SOUTHLAND has the worst gender pay gap of all the regions in New Zealand.
Statistics New Zealand figures show Southland women earn about 15% less than the annual national average wage for women and about 37% less than Southland men.
For 2015 and the first three quarters of last year, Southland women earned about 15% less than the national median wage for women. Southland men earned about the same as the national median wage for men.
For the same period, Southland women on average earned about $5300 (37.5%) less than Southland men, whereas women in Otago, Gisborne and Hawke’s Bay, the Bay of Plenty, Waikato, Auckland and Northland all earned about 30% less than men in their region.
Professor of economics and director of the New Zealand Work Research Institute Gail Pacheco said the gender pay gap was not primarily caused by expected factors such as differences in education, occupation, or because women were more likely to work part-time.
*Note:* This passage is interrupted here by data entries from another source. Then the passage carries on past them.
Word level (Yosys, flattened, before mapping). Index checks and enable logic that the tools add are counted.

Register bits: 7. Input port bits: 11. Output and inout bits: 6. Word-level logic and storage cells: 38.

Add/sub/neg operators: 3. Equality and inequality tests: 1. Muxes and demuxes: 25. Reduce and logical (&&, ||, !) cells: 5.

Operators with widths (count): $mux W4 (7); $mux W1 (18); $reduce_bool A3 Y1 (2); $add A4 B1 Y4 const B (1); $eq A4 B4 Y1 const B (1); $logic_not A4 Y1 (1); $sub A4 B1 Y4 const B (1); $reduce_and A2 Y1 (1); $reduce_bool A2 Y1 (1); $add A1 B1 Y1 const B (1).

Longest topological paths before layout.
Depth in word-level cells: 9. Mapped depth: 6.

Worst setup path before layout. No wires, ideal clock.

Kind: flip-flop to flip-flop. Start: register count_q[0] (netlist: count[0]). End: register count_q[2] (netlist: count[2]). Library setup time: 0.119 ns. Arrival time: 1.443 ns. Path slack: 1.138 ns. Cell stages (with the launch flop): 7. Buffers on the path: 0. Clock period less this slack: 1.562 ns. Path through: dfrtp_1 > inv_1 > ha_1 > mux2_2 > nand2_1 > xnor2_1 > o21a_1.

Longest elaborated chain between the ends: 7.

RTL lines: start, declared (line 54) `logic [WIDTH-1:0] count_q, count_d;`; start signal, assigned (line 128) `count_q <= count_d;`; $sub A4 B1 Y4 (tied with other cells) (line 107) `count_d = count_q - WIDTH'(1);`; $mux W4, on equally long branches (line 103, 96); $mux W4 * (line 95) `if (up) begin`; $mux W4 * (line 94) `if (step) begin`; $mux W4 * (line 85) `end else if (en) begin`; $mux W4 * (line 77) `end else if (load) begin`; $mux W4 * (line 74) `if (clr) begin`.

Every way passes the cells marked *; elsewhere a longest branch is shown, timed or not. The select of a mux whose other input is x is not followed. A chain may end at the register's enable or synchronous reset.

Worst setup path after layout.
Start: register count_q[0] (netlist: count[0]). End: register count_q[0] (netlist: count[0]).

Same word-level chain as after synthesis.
===== config.mk =====
export PLATFORM = sky130hd
export DESIGN_NAME = pwm_channel_sequencer
export DESIGN_NICKNAME = d
export VERILOG_FILES = /design/src/rtl/pwm_channel_sequencer_pkg.sv /design/src/rtl/pwm_channel_sequencer_switch_debouncer.sv /design/src/rtl/pwm_channel_sequencer.sv
export SDC_FILE = /design/constraint.sdc
export NUM_CORES = 1
export LEC_CHECK = 0
export ABC_AREA = 1
export CAP_MARGIN = 25
export CELL_PAD_IN_SITES_DETAIL_PLACEMENT = 1
export CELL_PAD_IN_SITES_GLOBAL_PLACEMENT = 1
export CORE_MARGIN = 2
export CORE_UTILIZATION = 47
export CTS_CLUSTER_DIAMETER = 100
export CTS_CLUSTER_SIZE = 24
export DETAILED_ROUTE_END_ITERATION = 6
export MAX_ROUTING_LAYER = met4
export PLACE_DENSITY = 0.81
export SLEW_MARGIN = 40
export SYNTH_ARGS = -nofsm -noshare
export SYNTH_HDL_FRONTEND = slang
export SYNTH_SLANG_ARGS = --single-unit
export TNS_END_PERCENT = 50

===== constraint.sdc =====
create_clock -name clk_50MHz -period 3.4 [get_ports clk_50MHz]
set_input_delay 1.02 -clock clk_50MHz [delete_from_list [all_inputs] [get_ports clk_50MHz]]
set_output_delay 1.02 -clock clk_50MHz [all_outputs]
set_load 0.02 [all_outputs]

===== src/rtl/pwm_channel_sequencer_pkg.sv =====
// Shared definitions for the lamp PWM channel sequencer: channel count,
// FSM state encoding and channel-selection helpers.
package pwm_channel_sequencer_pkg;

   localparam int N_CH = 3;

   typedef logic [1:0] ch_idx_t;

   typedef enum logic [1:0] {
      ST_OFF     = 2'd0,
      ST_MANUAL  = 2'd1,
      ST_SEQ_ON  = 2'd2,
      ST_SEQ_GAP = 2'd3
   } seq_state_e;

   // Lowest set bit of the mask; channel 0 when the mask is empty.
   function automatic ch_idx_t lowest_ch(input logic [N_CH-1:0] mask);
      ch_idx_t idx;
      idx = '0;
      for (int i = N_CH - 1; i >= 0; i--) begin
         if (mask[i]) idx = ch_idx_t'(i);
      end
      return idx;
   endfunction

   // Next channel after cur, wrapping 2->0, restricted to the mask.
   // Returns cur itself when no other channel is eligible.
   function automatic ch_idx_t next_ch(input ch_idx_t cur, input logic [N_CH-1:0] mask);
      ch_idx_t idx;
      ch_idx_t cand;
      idx = cur;
      for (int k = N_CH - 1; k >= 1; k--) begin
         cand = ch_idx_t'((int'(cur) + k) % N_CH);
         if (mask[cand]) idx = cand;
      end
      return idx;
   endfunction

   function automatic logic [N_CH-1:0] ch_mask(input ch_idx_t idx);
      logic [N_CH-1:0] m;
      m = '0;
      m[idx] = 1'b1;
      return m;
   endfunction

endpackage


===== src/rtl/pwm_channel_sequencer_switch_debouncer.sv =====
// Two-flop synchronizer followed by a stable-sample counter; the output only
// takes a new level after DEBOUNCE_CYCLES consecutive identical samples.
module pwm_channel_sequencer_switch_debouncer #(
   parameter int DEBOUNCE_CYCLES = 1_000_000
) (
   input  logic clk_50MHz,
   input  logic rst_n,
   input  logic sw_raw,
   output logic sw_deb
);

   localparam int CW = $clog2(DEBOUNCE_CYCLES + 1);
   localparam logic [CW-1:0] CNT_LAST = CW'(DEBOUNCE_CYCLES - 1);

   logic          sync_1;
   logic          sync_2;
   logic [CW-1:0] stable_cnt;

   always_ff @(posedge clk_50MHz or negedge rst_n) begin
      if (!rst_n) begin
         sync_1     <= 1'b0;
         sync_2     <= 1'b0;
         sw_deb     <= 1'b0;
         stable_cnt <= '0;
      end else begin
         sync_1 <= sw_raw;
         sync_2 <= sync_1;
         // Any sample matching the accepted level restarts the count.
         if (sync_2 == sw_deb) begin
            stable_cnt <= '0;
         end else if (stable_cnt == CNT_LAST) begin
            sw_deb     <= sync_2;
            stable_cnt <= '0;
         end else begin
            stable_cnt <= stable_cnt + CW'(1);
         end
      end
   end

endmodule


===== src/rtl/pwm_channel_sequencer.sv =====
// Gates three lamp PWM channels onto the driver pins, either by manual
// enables or as a timed rotation with break-before-make blanking.
module pwm_channel_sequencer
   import pwm_channel_sequencer_pkg::*;
#(
   parameter int DWELL_CYCLES    = 100_000_000,
   parameter int GAP_CYCLES      = 50_000,
   parameter int DEBOUNCE_CYCLES = 1_000_000
) (
   input  logic             clk_50MHz,
   input  logic             rst_n,
   input  logic [N_CH-1:0]  sw_en,
   input  logic             sw_seq,
   input  logic [N_CH-1:0]  pwm_in,
   output logic [N_CH-1:0]  pwm_out,
   output logic [N_CH-1:0]  led,
   output logic             seq_active,
   output seq_state_e       dbg_state
);

   localparam int DW = $clog2(DWELL_CYCLES + 1);
   localparam int GW = (GAP_CYCLES > 0) ? $clog2(GAP_CYCLES + 1) : 1;
   localparam logic [DW-1:0] DWELL_LAST = DW'(DWELL_CYCLES - 1);
   localparam logic [GW-1:0] GAP_LAST   = GW'((GAP_CYCLES > 0) ? GAP_CYCLES - 1 : 0);

   logic [N_CH-1:0] en;
   logic            seq;

   for (genvar i = 0; i < N_CH; i++) begin : g_en_deb
      pwm_channel_sequencer_switch_debouncer #(.DEBOUNCE_CYCLES(DEBOUNCE_CYCLES)) u_deb (
         .clk_50MHz (clk_50MHz),
         .rst_n     (rst_n),
         .sw_raw    (sw_en[i]),
         .sw_deb    (en[i])
      );
   end

   pwm_channel_sequencer_switch_debouncer #(.DEBOUNCE_CYCLES(DEBOUNCE_CYCLES)) u_seq_deb (
      .clk_50MHz (clk_50MHz),
      .rst_n     (rst_n),
      .sw_raw    (sw_seq),
      .sw_deb    (seq)
   );

   seq_state_e      state, state_n;
   ch_idx_t         ch_idx, ch_n;
   ch_idx_t         nxt_idx, nxt_n;
   logic [DW-1:0]   dwell_cnt, dwell_n;
   logic [GW-1:0]   gap_cnt, gap_n;
   logic [N_CH-1:0] mask_n;
   logic [N_CH-1:0] pwm_sync_1, pwm_sync_2;

   logic [N_CH-1:0] elig;
   ch_idx_t         nxt_calc;
   logic            ch_lost;

   // An empty enable set means "rotate through everything".
   assign elig     = (en != '0) ? en : {N_CH{1'b1}};
   assign nxt_calc = next_ch(ch_idx, elig);
   assign ch_lost  = (en != '0) && !en[ch_idx];

   always_comb begin
      state_n = state;
      ch_n    = ch_idx;
      nxt_n   = nxt_idx;
      dwell_n = dwell_cnt;
      gap_n   = gap_cnt;
      case (state)
         ST_OFF, ST_MANUAL: begin
            if (seq) begin
               state_n = ST_SEQ_ON;
               ch_n    = lowest_ch(en);
               dwell_n = '0;
               gap_n   = '0;
            end else begin
               state_n = (en != '0) ? ST_MANUAL : ST_OFF;
            end
         end
         ST_SEQ_ON: begin
            if (!seq) begin
               state_n = (en != '0) ? ST_MANUAL : ST_OFF;
               ch_n    = '0;
               dwell_n = '0;
               gap_n   = '0;
            end else if (ch_lost || dwell_cnt == DWELL_LAST) begin
               if (nxt_calc == ch_idx) begin
                  dwell_n = '0;
               end else if (GAP_CYCLES == 0) begin
                  ch_n    = nxt_calc;
                  dwell_n = '0;
               end else begin
                  state_n = ST_SEQ_GAP;
                  nxt_n   = nxt_calc;
                  dwell_n = '0;
                  gap_n   = '0;
               end
            end else begin
               dwell_n = dwell_cnt + DW'(1);
            end
         end
         ST_SEQ_GAP: begin
            if (!seq) begin
               state_n = (en != '0) ? ST_MANUAL : ST_OFF;
               ch_n    = '0;
               dwell_n = '0;
               gap_n   = '0;
            end else if (gap_cnt == GAP_LAST) begin
               state_n = ST_SEQ_ON;
               ch_n    = nxt_idx;
               dwell_n = '0;
               gap_n   = '0;
            end else begin
               gap_n = gap_cnt + GW'(1);
            end
         end
         default: state_n = ST_OFF;
      endcase
   end

   // The gating mask follows the next state so outputs stay aligned with it.
   always_comb begin
      mask_n = '0;
      case (state_n)
         ST_MANUAL: mask_n = en;
         ST_SEQ_ON: mask_n = ch_mask(ch_n);
         default:   mask_n = '0;
      endcase
   end

   always_ff @(posedge clk_50MHz or negedge rst_n) begin
      if (!rst_n) begin
         state      <= ST_OFF;
         ch_idx     <= '0;
         nxt_idx    <= '0;
         dwell_cnt  <= '0;
         gap_cnt    <= '0;
         pwm_sync_1 <= '0;
         pwm_sync_2 <= '0;
         pwm_out    <= '0;
         led        <= '0;
         seq_active <= 1'b0;
      end else begin
         state      <= state_n;
         ch_idx     <= ch_n;
         nxt_idx    <= nxt_n;
         dwell_cnt  <= dwell_n;
         gap_cnt    <= gap_n;
         pwm_sync_1 <= pwm_in;
         pwm_sync_2 <= pwm_sync_1;
         pwm_out    <= pwm_sync_2 & mask_n;
         led        <= mask_n;
         seq_active <= (state_n == ST_SEQ_ON) || (state_n == ST_SEQ_GAP);
      end
   end

   assign dbg_state = state;

endmodule

==> results.yml, run 1 <==
floorplan:
  core_area_mm2: 0.0171
  die_w_um: 136
  die_y_um: 136
  dieArea_mm2: 0.0184
  fp-row-count: 48
  ios: 18
  initial_utilization_pct: 47.6
clock_network:
  htree_levels: 4
  cts_tree: "built"
  ctsHoldBuffers: 0
  clock-sinks: 154
  insertion_delay_ps: 440
  clk_pin_slew_ps: 70
  cts_resized: 0
  cts_setup_buffers: 0
  clock_path_buffers: 2
  cts_root_buf: "clkbuf_16"
  numCtsBuffers: 17
yosys:
  ys_seq_area_share_pct: 47.3
  synth_common_cells: "nand2_1 (187), dfrtp_1 (154), nor2_1 (137)"
  synth_area_leaders: "dfrtp_1 (47%), nand2_1 (8.6%), nor2_1 (6.3%), inv_1 (6.1%), nand3_1 (4.9%)"
  synth.most_common_cell: "nand2_1"
  ys_warn_count: 0
  syn_area_per_cell_um2: 8.03
  yosys.area.top_type: "dfrtp_1"
  synthFlopType: "dfrtp_1"
  synth_area_mm2: 0.00814
  synth_cell_types: 43
  synth_edf_count: 0
  ys_seq_elements: 154
  synth_cells: 1014
  async_reset_ff_share_pct: 100
  yosysTopAreaCellShare_pct: 47.3
  syn-num-nets: 1034
critical_path:
  crit_path_frequent_cell: "nand2_1"
  endpoint_kind: "flop"
  path_class: "reg2reg"
  cp-start-kind: "flop"
  startpoint: "ch_idx[0]"
  cp_slowest_cell: "dfrtp_1"
  critPathMaxStageDelay_ps: 460
  cp_cell_sequence: "inv_1 > ha_1 > inv_1 > nand2_1 > nand3_1 > nand2_1 > nand3_1 > nand2_1 > nand2_1 > nand3_2 > nand2_1 > nand2_1 > a21oi_1 > ha_1 > nand3_1 > o21ai_0 > nand2_1 > nor2_1"
  r2r_start: "ch_idx[0]"
  crit_path_max_fanout: 8
  arrival_ps: 3260
  ff2ff_path_depth: 18
  critPathRequiredTime_ps: 3770
status:
  status: "completed"
finish:
  seq_area_mm2: 0.00385
  fin_area_mm2: 0.00921
  multiInputGateArea_mm2: 0.00368
  post-route-util_pct: 53.8
  nNetsFinal: 1061
  drive_gt1_share_pct: 7.02
  num-fill-cells: 2116
  area_growth_pct: 13.2
  antenna_cells: 0
routing:
  routed_wl_um: 20700
  drt_iter0_markers: 310
  drc: 0
  drt_first_pass_iters: 5
  drt.antenna.violating_nets: 0
  vias: 6879
  wire_per_inst_um: 16.2
  viasPerCell: 5.38
power_and_ir_drop:
  power.total_mw: 3.99
  vdd_drop_max_v: 0.000373
  cellLeakagePower_nw: 4.12
  pwr_density_cell_mw_per_mm2: 433
placement:
  post-dp-hpwl_um: 14400
  placed_cell_area_mm2: 0.00858
  numPortBuffers: 17
  gp_congestion: 0.853
sta:
  worst_slew_margin_rel_pct: 51.9
  fin_crit_sh_pct: 85.2
  fin_setup_tns_ps: 0
  drv_slew: 0
  hold_viol: 0
  setup_viol: 0
  period_minus_slack_ps: 2900
  rsz0062_at_grt: "no"
  worst_pin_slew_ps: 721
  fmax_ghz: 0.345
  skew_ps: 9.61
hold_path:
  hold_depth: 0
  hold_class: "reg2reg"
  hp-start: "pwm_sync_1[2]"
grt:
  antenna_found_initial: 0
  grt_pass1_wl_um: 35200
  track_usage_pct: 24.7
  grt_pass1_vias: 7386
  grt_max_degree: 85
  overflow: 0
run:
  drv_cap: 0
==> path summary, 6_finish.rpt <==
check | endpoint | slack, ps
worst max-delay path | pwm_out[2] | 500
worst min-delay path | pwm_sync_2[2] | 350
worst max register to register | pwm_out[2] | 500
worst min register to register | pwm_sync_2[2] | 350
max in group asynchronous | g_en_deb[1].u_deb.stable_cnt[12] | 2100
min in group asynchronous | u_seq_deb.stable_cnt[0] | 630
==> worst max-delay path: cells and delay by family, from the launching register on <==
family                     cells  cell delay [ps]
and+or+nand+nor               12             1150
buffers and inverters          2              240
DFF                            1              460
AOI/OAI and AO/OA              2              400
adders and majority gates      2              580
==> sequential cells by signal (all words and copies together) (netlist names), 3 cells and up <==
name / cells
g_en_deb.u_deb.stable_cnt: 60
dwell_cnt: 27
u_seq_deb.stable_cnt: 20
gap_cnt: 16
g_en_deb.u_deb.sw_deb: 3
g_en_deb.u_deb.sync_1: 3
g_en_deb.u_deb.sync_2: 3
led: 3
pwm_out: 3
pwm_sync_1: 3
pwm_sync_2: 3
==> routing by layer <==
| metal | global-route usage [%] | share of wire [%] | up-vias |
|---|---|---|---|
| li1 | - | - | 3373 |
| met1 | 29.8 | 45 | 3411 |
| met2 | 42.6 | 51 | 69 |
| met3 | 3.93 | 2.1 | 26 |
| met4 | 7.47 | 1.3 | 0 |
| met5 | - | 0 | - |
==> layout make-up <==
| class | instances | share of cell area [%] |
|---|---|---|
| clock buffers | 21 | 5.11 |
| clock inverters | 11 | 1.71 |
| inverters | 141 | 5.80 |
| multi-input cells | 705 | 39.9 |
| flip-flops and latches | 154 | 41.8 |
| well taps | 225 | 3.06 |
| repair buffers | 22 | 2.57 |
==> power by group <==
group | leakage (nW) | switching (mW) | internal, mW
sequential | 2.11 | 0.0130 | 1.85
combinational | 1.70 | 0.0715 | 0.0299
clock | 0.307 | 0.794 | 1.23
total | 4.12 | 0.879 | 3.11
==> cells by family after synthesis <==
family	synth area share [%]
buffers and inverters	7.47
multiplexers	0.415
flip-flops	47.3
AO/OA/AOI/OAI	5.30
AND/OR/NAND/NOR	32.0
XOR/XNOR	5.81
adder cells (fa/ha/maj)	1.69
==> cell usage in the layout, fill, tap and decap left out, drive strengths merged, types with 7 or more instances in the layout <==
| cell | instances |
|---|---|
| nand2 | 191 |
| dfrtp | 154 |
| inv | 142 |
| nor2 | 140 |
| nand3 | 81 |
| nor3 | 63 |
| nand4 | 44 |
| xor2 | 40 |
| a21oi | 32 |
| o21ai | 27 |
| clkbuf | 22 |
| nor4 | 17 |
| clkdlybuf4s50 | 16 |
| xnor2 | 14 |
| ha | 11 |
| nor3b | 8 |
| a31oi | 7 |
==> per-stage QoR <==
| stage | std cells | hold slack, ps | setup slack [ps] |
|---|---|---|---|
| CTS | 1279 | 354 | 526 |
| floorplan | 1014 | 331 | 1040 |
| finish | 1279 | 351 | 504 |
| detailed placement | 1247 | 339 | 580 |
| global placement | 1247 | 332 | 769 |
| global route | 1279 | 369 | 213 |
Note: power is estimated with default switching activity, not from simulation.
==> inputs of run 2 (changes only) <==
- CORE_MARGIN: 2 -> 1
==> run 2 against run 1 <==
  * Register-to-register slack lost 20 ps
  * Sequential share of layout area is 0.16 points lower
  * Clock power rose by 11%
  * Critical path type unchanged
  * Power increased by 5.5%
  * Core utilization grew 1.4 points
  * Die area decreased by 2.9%
==> results.yml, run 2 (same netlist as run 1, synthesis figures left out) <==
finish:
  nNetsFinal: 1061
  largest_registers: "g_en_deb.u_deb.stable_cnt (60), dwell_cnt (27), u_seq_deb.stable_cnt (20)"
  area_growth_pct: 13.6
  final_common_cell: "nand2_1"
  top_register: "g_en_deb.u_deb.stable_cnt"
  multiInputGateArea_mm2: 0.00368
  antenna_cells: 0
  largest_reg_flops: 60
  final_cell_mix: "nand2_1 (187), dfrtp_1 (154), nor2_1 (137), inv_1 (132), nand3_1 (79)"
  num-fill-cells: 2021
  drive_gt1_share_pct: 6.84
  seq_area_mm2: 0.00385
clock_network:
  clk_pin_slew_ps: 60
  cts_setup_buffers: 0
  cts_root_buf: "clkbuf_16"
  clock-sinks: 154
  numCtsBuffers: 17
  clock_path_buffers: 2
  ctsHoldBuffers: 0
  insertion_delay_ps: 430
  cts_resized: 0
  htree_levels: 4
  cts_tree: "built"
floorplan:
  core_area_mm2: 0.0168
  die_y_um: 134
  initial_utilization_pct: 48.6
  ios: 18
  fp-row-count: 47
  dieArea_mm2: 0.0179
  die_w_um: 134
sta:
  worst_pin_slew_ps: 645
  drv_slew: 0
  fmax_ghz: 0.343
  setup_viol: 0
  hold_viol: 0
  rsz0062_at_grt: "no"
  holdWs_ps: 351
  period_minus_slack_ps: 2920
  fin_setup_tns_ps: 0
  fin_crit_sh_pct: 85.8
  skew_ps: 10.8
  worst_slew_margin_rel_pct: 57.0
grt:
  track_usage_pct: 26.7
  grt_max_degree: 66
  overflow: 0
  use_met3_pct: 5.37
  met1_usage_pct: 32.5
  grt_pass1_vias: 7483
  antenna_found_initial: 0
  use_met2_pct: 44.5
  gr-max-usage-layer: "met2"
  grt_pass1_wl_um: 36700
routing:
  viasPerCell: 5.45
  routed_wl_um: 21200
  drt_first_pass_iters: 4
  drt_iter0_markers: 294
  vias: 6933
  drt.antenna.violating_nets: 0
  drc: 0
  wire_per_inst_um: 16.7
power_and_ir_drop:
  p_seq_share_pct: 44.3
  power.share.switching_pct: 20.5
  pwr_density_cell_mw_per_mm2: 455
  cellLeakagePower_nw: 4.13
  internal_power_mw: 3.35
  clkPwrFrac_pct: 53.3
  p_sw_uw: 861
  combPwrFrac_pct: 2.4
  vdd_drop_max_v: 0.000349
hold_path:
  hold_depth: 0
  hold_class: "reg2reg"
placement:
  gp_congestion: 0.867
  numPortBuffers: 17
  post-dp-hpwl_um: 14300
critical_path:
  regToRegEndpoint: "pwm_out[0]"
  r2r_start: "ch_idx[0]"
  critPathRequiredTime_ps: 3760
  ff2ff_path_depth: 18
  cp-start-kind: "flop"
  crit_path_max_fanout: 8
  startpoint: "ch_idx[0]"
  path_class: "reg2reg"
  cp-endpoint: "pwm_out[0]"
  r2r_setup_slack_ps: 480
  arrival_ps: 3280
  endpoint_kind: "flop"
status:
  status: "completed"
run:
  drv_cap: 0
## run 2: cell types whose count changed in the layout (fill, tap and decap cells not counted), sizes merged
cell	previous run	this run
buf	5	6
inv	142	139
bufinv	3	7
clkinv	6	4
clkbuf	22	19
clkinvlp	1	2
## run 2: routing by layer
metal / part of all wire [%] / routed length, µm
met5: 0 / 0
met4: 2.0 / 426
met3: 2.3 / 483
met2: 51 / 10800
met1: 45 / 9510
## run 2: how the worst min path moves through the flow
stage                        startpoint                  endpoint  slack, ps
3_3_place_gp              pwm_sync_1[1]             pwm_sync_2[1]        330
4_1_cts                   pwm_sync_1[0]             pwm_sync_2[0]        350
3_5_place_dp              pwm_sync_1[0]             pwm_sync_2[0]        340
6_report                  pwm_sync_1[0]             pwm_sync_2[0]        350
2_1_floorplan  g_en_deb[0].u_deb.sync_1  g_en_deb[0].u_deb.sync_2        330
5_1_grt                   pwm_sync_1[1]             pwm_sync_2[1]        370
## run 2: stage by stage
step	cells	worst slack (ps)	power [mW]	cell area (µm²)	utilization, %
2_1_floorplan	1014	1040	1.93	8140	-
3_3_place_gp	1242	765	2.00	8560	51.1
3_5_place_dp	1242	522	2.00	8560	51.1
6_report	1272	483	4.21	9250	55.2
5_1_grt	1272	79.3	4.32	9250	55.2
4_1_cts	1272	502	4.25	9250	55.2
## run 2: worst max-delay path: stages (launching register included)
cell and delay (ps):
dfrtp_1 500, inv_1 130, ha_1 360, inv_1 120
nand2_1 60, nand3_1 130, nand2_1 80, nand3_1 110
nand2_1 70, nand2_1 70, nand3_2 110, nand2_1 90
nand2_1 80, a21oi_1 160, ha_1 220, nand3_1 110
o21ai_0 230, nand2_1 120, nor2_1 90
## run 2: layout make-up
type / count / share of cell area [%]
clock buffer: 19 / 4.79
clock inverter: 11 / 2.62
inverter: 141 / 5.78
multi-input combinational: 705 / 39.8
sequential: 154 / 41.7
tap: 220 / 2.98
timing repair buffer: 22 / 2.39
## run 2: power by group through the flow
stage                     Clock, mW  Combinational, mW  Sequential [mW]
after global placement            0             0.0995             1.90
after floorplan                   0             0.0380             1.90
final                          2.24              0.100             1.87
after CTS                      2.28              0.105             1.87
after global routing           2.33              0.117             1.87
after detailed placement          0              0.103             1.90
==> inputs of run 3 (changes only) <==
- CORE_UTILIZATION: 47 -> 44
- CTS_BUF_LIST: unset -> sky130_fd_sc_hd__clkbuf_8
- PLACE_DENSITY: 0.81 -> 0.8
- clock period: 3.4 -> 2.56 ns (I/O delays scaled with it)
==> run 3 against run 2 <==
  * Non-clock buffer count grew 14
  * Cell count grew 2.0%
  * Via count grew 0.78%
  * Cell area shrank 0.62%
  * Critical path depth is the same
  * Global-route usage shrank 3.2 points
  * Combinational power grew 39%
  * Largest power group is now sequential cells
==> results.yml, run 3 (same netlist as run 1, synthesis figures left out) <==
status:
  status: "completed"
finish:
  post_layout_nonfiller_instances: 1297
  num-fill-cells: 2217
  top_register: "g_en_deb.u_deb.stable_cnt"
  drive_gt1_share_pct: 10.7
  final_common_cell: "nand2_1"
  final_cell_mix: "nand2_1 (179), dfrtp_1 (151), nor2_1 (136), inv_1 (130), nand3_1 (75)"
  largest_reg_flops: 60
  nNetsFinal: 1075
  antenna_cells: 0
  post-route-util_pct: 51.0
  area_growth_pct: 12.9
  largest_registers: "g_en_deb.u_deb.stable_cnt (60), dwell_cnt (27), u_seq_deb.stable_cnt (20)"
clock_network:
  numCtsBuffers: 17
  cts_root_buf: "clkbuf_8"
  htree_levels: 4
  clk_pin_slew_ps: 90
  insertion_delay_ps: 470
  clock-sinks: 154
  cts_tree: "built"
  ctsHoldBuffers: 0
  clock_path_buffers: 2
power_and_ir_drop:
  cellLeakagePower_nw: 4.09
  internal_power_mw: 3.47
  p_seq_share_pct: 54.1
  power.total_mw: 4.57
  clkPwrFrac_pct: 42.9
  p_sw_mw: 1.10
  combPwrFrac_pct: 3.0
  vdd_drop_max_v: 0.000365
  power.share.switching_pct: 24.1
  pwr_density_cell_mw_per_mm2: 497
routing:
  drc: 0
  drt_iter0_markers: 261
  routed_wl_um: 20300
  viasPerCell: 5.39
  wire_per_inst_um: 15.7
  drt.antenna.violating_nets: 0
  drt_first_pass_iters: 4
  vias: 6987
critical_path:
  path_class: "reg2reg"
  endpoint_kind: "flop"
  cp-start-kind: "flop"
  arrival_ps: 2850
  critPathRequiredTime_ps: 2960
  crit_path_max_fanout: 4
sta:
  holdWs_ps: 234
  fmax_ghz: 0.408
  skew_ps: 9.00
  drv_slew: 0
  fin_crit_sh_pct: 95.8
  hold_viol: 0
  setup_viol: 0
  period_minus_slack_ps: 2450
  worst_pin_slew_ps: 583
  worst_slew_margin_rel_pct: 60.8
  rsz0062_at_grt: "yes"
placement:
  gp_congestion: 0.789
  placed_cells: 1261
  post-dp-hpwl_um: 14500
  numPortBuffers: 17
floorplan:
  die_w_um: 138
  initial_utilization_pct: 45.2
  dieArea_mm2: 0.0190
  fp-row-count: 49
  die_y_um: 138
  ios: 18
  core_area_mm2: 0.0180
grt:
  antenna_found_initial: 0
  overflow: 0
  grt_max_degree: 52
  grt_pass1_wl_um: 35500
  track_usage_pct: 23.4
  grt_pass1_vias: 7384
run:
  drv_cap: 0
hold_path:
  hold_class: "in2async"
run 3: cell types whose count changed in the layout (fill, tap and decap cells not counted), sizes merged:
cell | previous run | this run
buf | 6 | 20
bufinv | 7 | 3
clkinv | 4 | 8
inv | 139 | 143
clkbuf | 19 | 17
Research found about 80% of the gap was because of “unexplained” factors, such as conscious and unconscious bias, or differences in men’s and women’s decisions and behaviours, which were more difficult to measure, she said.
Otago Southland Employers’ Association (OSEA) chief executive Virginia Nicholls said fixing the unexplained was never easy.
“Arguably, closing the pay gap is as much about changing preconceived perceptions and attitudes as it is about simply increasing pay rates,” she said.
Minister for Women, Julie Anne Genter said this year was the 125th anniversary of New Zealand women winning the right to vote, and Southland had been heavily involved in the 1893 campaign.
“Southland’s proud history of hard working women stand it in good stead to ensure we change this injustice as well.”
The Ministry for Women was working with OSEA to discuss the gender pay gap, she said.
Ms Nicholls said a workshop was held in Dunedin in September last year encouraging employers to take action on closing the gender pay gap, hosted by OSEA and the Ministry’s chief executive Renee Graham.
Dr Pacheco presented her findings at the workshop as lead author of research commissioned by the Ministry on empirical evidence behind the gender pay gap.
OSEA and the Ministry are hosting another workshop in Invercargill this year to continue the conversation with Otago and Southland employers, employees, women’s organisations and other key stakeholders to address the gender pay gap in New Zealand.
National Council of Women, Southland branch president Anne McCracken, of Invercargill, said she supported closing the gender gap and was proud to be part of a tradition of Southland women striving for greater equality.